Effect of protein content on finite rate of natural increase and finite rate of increase of three sequential generations of Heliothis virescens.

Figure 2 shows similar cumulative gross fecundity patterns for all treatments and generations where egg production rapidly reached its peak by day 11. The highest cumulative gross fecundity value was recorded for treatment 1 (2.51% protein) in the initial generation (654.62 individuals/female). Immature survival decreased considerably on larvae fed treatment 5 (2.05% protein) after the first day and became more pronounced after 14 days, whereas in treatment 4 for all generations the decrease was delayed until after the 25^th day. The highest immature survival was obtained on individuals fed treatment 1 (all generations) and treatment 2 (initial and first generation) (Figure 3).

Discussion

Subtle differences between diet components can have an effect on noctuids' feeding preferences (Moore 1986) or on their development. An insect artificial diet that can produce suboptimal growth may reflect more accurately the development pattern of noctuids been fed certain plant tissue. Because most of the noctuids plant hosts contain some type of ‘noxious phytochemicals’ capable of interfering with proper nutrient assimilation on insects (Whittaker and Feeny 1971), a suboptimal insect artificial diet may simulate insect growth on plant tissue. Additions of naturally-occurring plant components such as gossypol (Gunasena et al. 1988) or nicotine (Gunasena et al. 1990) to insect artificial diet can also achieve lower developmental rates on certain insects as well, such as it is the case of the tobacco budworm. However, adding these plant components can be expensive or the specific chemicals might be difficult to obtain. Since wheat germ is an essential ingredient in many diets providing ≈30% less protein than soybean flour (Cohen 2004), an elevated proportion of this component, that provides ≥ 68% of the total protein content of the diet, can produce easilymeasured negative effects on the development of tobacco budworm such as percent survivorship (lx). Other easyto-document parameters such as longevity and egg production were not constant in all generations or appeared only after one generation (longevity), but are important quantifiable parameters that their differences can be noticeable with these suboptimal diets.

Figure 1.

Correlation between Net reproductive Rate (R₀) of Heliothis virescens and the percent of protein content in insect artificial diets.

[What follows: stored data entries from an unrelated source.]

$ cat src/common/fp_ops_pkg.sv
package fp_ops_pkg;

    // add or subtract select.
    typedef enum logic {
        FADD = 1'b0,
        FSUB = 1'b1
    } fpadd_operation_t;

    // supported rounding modes.
    typedef enum logic {
        RNE = 1'b0,
        RTZ = 1'b1
    } round_mode_t;

    // ----------------------------------------------------------------------
    // exception flags reported with each result.
    // ----------------------------------------------------------------------

    typedef struct packed {
        logic invalid;
        logic overflow;
        logic underflow;
        logic inexact;
    } fp_flags_t;

endpackage : fp_ops_pkg

$ cat src/common/fp_format_pkg.sv
package fp_format_pkg;

    // ----------------------------------------------------------------------
    // float32 field widths.
    // ----------------------------------------------------------------------

    localparam int EXP_W  = 8;
    localparam int MANT_W = 23;

    // ieee 754 single precision layout, sign in the msb.
    typedef struct packed {
        logic              sign;
        logic [EXP_W-1:0]  exponent;
        logic [MANT_W-1:0] mantissa;
    } float32_t;

    // bits below the last mantissa place, guard first.
    typedef struct packed {
        logic guard;
        logic round;
        logic sticky;
    } round_bits_t;

    // ----------------------------------------------------------------------
    // exponent limits and special encodings.
    // ----------------------------------------------------------------------

    localparam logic [EXP_W-1:0] MAX_EXP = 8'd254;
    localparam logic [EXP_W-1:0] MIN_EXP = 8'd1;
    localparam logic [EXP_W-1:0] INF_EXP = 8'd255;

    // positive quiet nan, the only nan this unit produces.
    localparam logic [31:0] CANONICAL_NAN = 32'h7FC0_0000;

endpackage : fp_format_pkg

Manipulations of the diet's protein ingredients as described in this study might be one way to notice developmental and reproductive parameters that otherwise cannot be noticeable when insects are fed with diets that surpass all the minimum developmental requirements. One of the advantages of producing a suboptimal insect artificial diet that can simulate some of the effects found on H. virescens when fed on plant tissue is that an artificial diet may be more homogenous in its nutritional contents compared with the potential nutritional and/or chemical variation that the environment can produce on fieldgrown plants. The development of H. virescens on 2.05% protein closely simulated its development on garbanzo beans (Cicer arietinum) and white clover (Trifolium repens) (Blanco et al. 2008).

The interpretation of these results could be mitigated by the fact that the H. virescens colony used has been strongly selected to feed on the Sharver and Raulston (1971) diet for hundreds of generations.